Monday, 24 June 2013

Scala, Machine Learning, Algorithms and Complexity, Data Analysis


1. Functional Programming in Scala, EPFL

I completed the Functional Programming in Scala online course from EPFL with distinction, 100% (top 7% of class). I enjoyed the challenging exercises and would be very interested in a follow up course, as proposed by Martin Odersky. 



The course covered topics on functional programming principles and implementations of those in the form of courseworks and examples. Such topics include functions and evaluations, tail recursion, higher order functions, currying, evaluation and operators, data and abstraction, class hierarchies and
polymorphism in scala, recursion, types and patterm matching, subtyping and generics, decomposition. It also includes chapters on lists, pairs and tuples, implicit parameters, higher-order list functions, reduction of lists, maps and other collections, combinatorial search and for-expressions. The final chapter was on lazy evaluation and the use of streams for computing infinite sequences. The course included courseworks on sets, Huffman coding, analysis of twitter data, anagrams and streams. 

Some statistics on the participants of this course follow. 4596, out of nearly 10000 students that received a certificate for the course, responded to the survey.
The field of study for the majority of the participants seems to be computer science and computer/ software engineering.
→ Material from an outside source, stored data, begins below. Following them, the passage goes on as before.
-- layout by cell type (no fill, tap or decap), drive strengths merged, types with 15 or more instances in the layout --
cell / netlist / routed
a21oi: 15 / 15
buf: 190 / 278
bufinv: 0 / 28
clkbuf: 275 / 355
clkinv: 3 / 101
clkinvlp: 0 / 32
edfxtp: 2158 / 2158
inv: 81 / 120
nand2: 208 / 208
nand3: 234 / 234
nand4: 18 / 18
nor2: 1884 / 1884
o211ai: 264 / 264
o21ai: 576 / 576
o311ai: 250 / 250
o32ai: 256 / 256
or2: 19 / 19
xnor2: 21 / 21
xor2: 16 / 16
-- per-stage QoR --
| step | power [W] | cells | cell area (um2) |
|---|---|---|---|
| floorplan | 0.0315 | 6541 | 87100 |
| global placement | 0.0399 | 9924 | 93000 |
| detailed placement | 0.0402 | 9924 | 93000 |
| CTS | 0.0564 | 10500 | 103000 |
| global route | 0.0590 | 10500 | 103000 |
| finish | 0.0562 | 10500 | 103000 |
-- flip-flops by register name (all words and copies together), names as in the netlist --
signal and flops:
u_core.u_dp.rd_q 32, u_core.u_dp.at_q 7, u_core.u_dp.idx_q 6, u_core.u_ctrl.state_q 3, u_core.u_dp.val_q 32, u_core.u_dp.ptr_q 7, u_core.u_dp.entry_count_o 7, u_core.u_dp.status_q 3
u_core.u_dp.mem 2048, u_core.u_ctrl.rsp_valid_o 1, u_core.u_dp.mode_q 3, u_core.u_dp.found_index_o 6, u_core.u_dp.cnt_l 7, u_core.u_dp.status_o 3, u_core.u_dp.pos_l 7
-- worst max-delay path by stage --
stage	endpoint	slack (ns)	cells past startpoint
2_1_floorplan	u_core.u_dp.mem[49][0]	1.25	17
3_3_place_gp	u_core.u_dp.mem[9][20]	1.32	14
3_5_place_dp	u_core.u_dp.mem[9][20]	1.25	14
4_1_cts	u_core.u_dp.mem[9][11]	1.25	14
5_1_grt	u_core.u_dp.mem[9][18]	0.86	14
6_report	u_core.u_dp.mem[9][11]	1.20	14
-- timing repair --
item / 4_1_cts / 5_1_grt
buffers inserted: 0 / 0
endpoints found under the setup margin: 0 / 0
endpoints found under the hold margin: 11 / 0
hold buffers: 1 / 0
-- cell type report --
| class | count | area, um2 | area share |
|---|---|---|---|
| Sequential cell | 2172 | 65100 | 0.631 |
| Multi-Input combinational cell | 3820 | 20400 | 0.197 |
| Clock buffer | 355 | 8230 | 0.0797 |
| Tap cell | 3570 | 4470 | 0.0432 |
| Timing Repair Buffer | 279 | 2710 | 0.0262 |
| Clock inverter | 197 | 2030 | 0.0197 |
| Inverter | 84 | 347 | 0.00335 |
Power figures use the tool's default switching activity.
**config.mk**
```make
export PLATFORM = sky130hd
export DESIGN_NAME = ethernet_frame_statistics_counters_core
export DESIGN_NICKNAME = d
export VERILOG_FILES = /design/src/rtl/core/efsc_pkg.sv /design/src/rtl/core/efsc_front.sv /design/src/rtl/core/efsc_queue.sv /design/src/rtl/core/efsc_back.sv /design/src/rtl/core/ethernet_frame_statistics_counters_core.sv
export SDC_FILE = /design/constraint.sdc
export NUM_CORES = 2
export LEC_CHECK = 0
export ABC_AREA = 1
export BUFFER_PORTS_ARGS = -buffer_cell sky130_fd_sc_hd__buf_2
export CORE_UTILIZATION = 35
export DETAILED_ROUTE_END_ITERATION = 10
export GPL_TIMING_DRIVEN = 0
export PLACE_DENSITY_LB_ADDON = 0.12
export SLEW_MARGIN = 10
export SYNTH_ARGS = -nofsm -noshare
export SYNTH_HDL_FRONTEND = slang
export SYNTH_HIERARCHICAL = 1
export SYNTH_SLANG_ARGS = --single-unit
```
**constraint.sdc**
```tcl
create_clock -name clk -period 2.74 [get_ports clk]
set_input_delay 0.137 -clock clk [delete_from_list [all_inputs] [get_ports clk]]
set_output_delay 0.137 -clock clk [all_outputs]
set_load 0.01 [all_outputs]
```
There were some participants from statistics, maths, electrical engineering and physics.

At least 87% of the students have a university degree. Of these more than half are MScs or PhDs. This demonstrates that Scala attracts the interest of people with high level of academic achievements.

Nearly half of the participants (40%) will use the acquired knowledge at team or individual projects at work.







The following map shows the number of participants per country. 477 people from UK (6.37%) took the course. 


The data, the above graphs and more statistics on the course are available in github progfun-stats.


2. Machine Learning, Stanford

In addition to the Functional programming in Scala course, I took the Machine Learning course from Stanford, taught by Andrew Ng, and completed it with distinction.

The course contained material on linear algebra, univariate and multivariate linear regression, logistic regression, one-vs-all classification, regularisation, neural networks representation and learning, feed forward, back propagation, multi-class classification, machine learning system design, bias-variance, Support Vector Machines (SVMs), unsupervised learning, clustering, dimensionality reduction, k-means, Principal Components Analysis (PCA), anomaly detection, recommender systems and large-scale machine learning. 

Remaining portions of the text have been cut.